The behavioral toolkit examined in Article 15D extends these principles through specific interventions including text message reminders, calendar integration, navigator-facilitated implementation intentions, commitment devices, and accountability partnerships. These interventions work because they accommodate cognitive limitations rather than pretending they do not exist. They shift burden from people with impaired executive function to systems with unlimited administrative capacity.

But behavioral interventions have limits. They reduce friction. They do not eliminate structural barriers. Text messages help people who have phones. They do not help people without digital access. Form simplification helps people who can read. It does not help people with limited English proficiency. Pre-population helps people whose data systems capture. It does not help people working informally for cash. The nudge toolkit assists some people at the margin. It does not address underlying inequalities making millions vulnerable to administrative exclusion.

The assumption-reality gap centers on what systems are for. If work requirements exist to identify people unwilling to work, system design should minimize false positives even if this means some people who could work maintain coverage. If work requirements exist to catch people not working, system design should maximize detection even if this means people who are working lose coverage due to documentation failures. These purposes are not equally legitimate. Medicaid is a healthcare program, not a compliance testing program.

Design philosophy beneath the tools reflects fundamental choice about whether compliance failures represent moral failures or design failures. Arkansas data showing 95% of coverage losses among people working or exempt suggests design failure, not moral failure. Georgia Pathways enrollment below 6% of projections despite minimal requirements suggests design failure, not work resistance. When populations demonstrably willing to comply cannot navigate systems, the system is broken, not the people.

For states implementing work requirements, behavioral design offers frameworks for distinguishing people unwilling to work from people unable to navigate bureaucracy. The former represents legitimate policy concern. The latter represents administrative failure. Currently, systems cannot distinguish between these populations. Both lose coverage. Behavioral design enables separation by building systems that support rather than impede legitimate compliance.

For MCOs managing affected populations, behavioral design principles suggest specific operational interventions. Text reminder sequences cost pennies per member but prevent coverage loss costing thousands in risk adjustment degradation. Form redesign requires one-time investment but produces ongoing compliance improvements. Navigator training in implementation intention techniques enhances effectiveness without requiring additional staffing. The return on investment from behavioral design typically exceeds 10:1 when measured against coverage retention value.
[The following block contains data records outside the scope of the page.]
[src/rtl/rng_pkg.sv]
// Shared definitions for the 16-bit XNOR LFSR random-number path:
// word width, tap positions, the step function and the fetch FSM states.
package rng_pkg;

  localparam int RNG_W = 16;
  localparam logic [RNG_W-1:0] DEFAULT_SEED = 16'd5;

  localparam int TAP_A = 15;
  localparam int TAP_B = 14;
  localparam int TAP_C = 12;
  localparam int TAP_D = 3;

  typedef enum logic [1:0] {
    IDLE,
    REQ,
    WAIT_LOW,
    WAIT_HIGH
  } fetch_state_t;

  // One generator step: shift left, XNOR of the taps enters at bit 0.
  function automatic logic [RNG_W-1:0] lfsr_next(input logic [RNG_W-1:0] p);
    return {p[RNG_W-2:0], ~(p[TAP_A] ^ p[TAP_B] ^ p[TAP_C] ^ p[TAP_D])};
  endfunction

endpackage

[src/rtl/rng_fifo.sv]
// Synchronous FIFO with binary pointers and an occupancy counter.
// The head entry is presented combinationally and reads as zero when empty.
module rng_fifo #(
  parameter int WIDTH = 16,
  parameter int DEPTH = 4,
  localparam int AW = $clog2(DEPTH),
  localparam int LW = $clog2(DEPTH + 1)
) (
  input  logic             clock,
  input  logic             rst,
  input  logic             push,
  input  logic [WIDTH-1:0] push_data,
  input  logic             pop,
  output logic [WIDTH-1:0] head,
  output logic             valid,
  output logic [LW-1:0]    level
);

  localparam logic [LW-1:0] FULL = LW'(DEPTH);

  logic [WIDTH-1:0] mem [DEPTH];
  logic [AW-1:0]    wr_ptr;
  logic [AW-1:0]    rd_ptr;
  logic             do_push;
  logic             do_pop;

  assign valid   = (level != '0);
  assign do_pop  = pop && valid;
  assign do_push = push && (level != FULL);
  assign head    = valid ? mem[rd_ptr] : '0;

  // NOTE: the storage array is deliberately not reset; level alone says which
  // entries are meaningful, so only pointers and occupancy need clearing.
  always_ff @(posedge clock) begin
    if (do_push) mem[wr_ptr] <= push_data;
  end

  always_ff @(posedge clock or posedge rst) begin
    if (rst) begin
      wr_ptr <= '0;
      rd_ptr <= '0;
      level  <= '0;
    end else begin
      if (do_push) wr_ptr <= wr_ptr + AW'(1);
      if (do_pop)  rd_ptr <= rd_ptr + AW'(1);
      case ({do_push, do_pop})
        2'b10:   level <= level + LW'(1);
        2'b01:   level <= level - LW'(1);
        default: level <= level;
      endcase
    end
  end

endmodule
The recognition versus compliance distinction examined in Series 19 becomes operationally concrete through behavioral design lens. Recognition systems that automatically identify compliance through existing data represent ultimate behavioral intervention: zero member burden, maximum accuracy, elimination of intention-action gap. Compliance systems requiring monthly self-reporting represent behavioral design failure: maximum burden, minimum accommodation of cognitive constraints, systematic exclusion of populations whose barriers are administrative rather than motivational.
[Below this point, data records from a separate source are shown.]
==> src/rtl/pc_unit.sv <==
// pc_unit -- program counter with status-flag register and performance counters.
//
// Ports:
//   clock        single clock; all state changes on its rising edge
//   reset        synchronous, active-low
//   PC_FS[1:0]   PC function: 00 hold, 01 PC+4, 10 load {in[63:2],00}, 11 PC+(k<<2)
//   k[63:0]      sign-extended branch offset in instruction words
//   in[63:0]     register-sourced branch target
//   status_in    {V,C,N,Z} from the ALU
//   status_load  latch status_in this edge
//   PC[63:0]     current program counter (registered)
//   PC4[63:0]    PC+4, combinational from PC only
//   status[3:0]  registered {V,C,N,Z}
//   align_fault  sticky; set by a load-in target with in[1:0] != 00
//   instr_cnt    saturating count of edges with PC_FS != 00
//   taken_cnt    saturating count of load-ins and non-zero-offset jumps
module pc_unit #(
    parameter logic [63:0] RESET_PC = 64'h0,
    parameter int unsigned CNT_W    = 32
) (
    input  logic             clock,
    input  logic             reset,
    input  logic [1:0]       PC_FS,
    input  logic [63:0]      k,
    input  logic [63:0]      in,
    input  logic [3:0]       status_in,
    input  logic             status_load,
    output logic [63:0]      PC,
    output logic [63:0]      PC4,
    output logic [3:0]       status,
    output logic             align_fault,
    output logic [CNT_W-1:0] instr_cnt,
    output logic [CNT_W-1:0] taken_cnt
);

    logic [63:0] next_pc;
    logic        advance;
    logic        taken;
    logic        misaligned;

    assign PC4 = PC + 64'd4;

    always_comb begin
        next_pc    = PC;
        advance    = 1'b0;
        taken      = 1'b0;
        misaligned = 1'b0;
        unique case (PC_FS)
            2'b00: begin
                next_pc = PC;
            end
            2'b01: begin
                next_pc = PC4;
                advance = 1'b1;
            end
            2'b10: begin
                next_pc    = {in[63:2], 2'b00};
                advance    = 1'b1;
                taken      = 1'b1;
                misaligned = (in[1:0] != 2'b00);
            end
            2'b11: begin
                // Offset is in words; the shift drops k[63:62], which is
                // harmless under modulo-2^64 arithmetic.
                next_pc = PC + {k[61:0], 2'b00};
                advance = 1'b1;
                taken   = (k != '0);
            end
            default: begin
                next_pc = PC;
            end
        endcase
    end

    always_ff @(posedge clock) begin
        if (!reset) begin
            PC          <= RESET_PC;
            status      <= '0;
            align_fault <= 1'b0;
            instr_cnt   <= '0;
            taken_cnt   <= '0;
        end else begin
            PC <= next_pc;
            if (status_load) begin
                status <= status_in;
            end
            if (misaligned) begin
                align_fault <= 1'b1;
            end
            if (advance && (instr_cnt != '1)) begin
                instr_cnt <= instr_cnt + CNT_W'(1);
            end
            if (taken && (taken_cnt != '1)) begin
                taken_cnt <= taken_cnt + CNT_W'(1);
            end
        end
    end

endmodule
Work requirements policy emerged from assumptions about dependency and labor force attachment. Behavioral science reveals that how policy gets implemented determines who succeeds more powerfully than policy content itself. Systems designed around false assumptions about human capacity produce inhuman results. Systems designed around actual cognitive architecture produce outcomes aligned with stated intentions. The evidence base exists. The technology is available. The choice remains.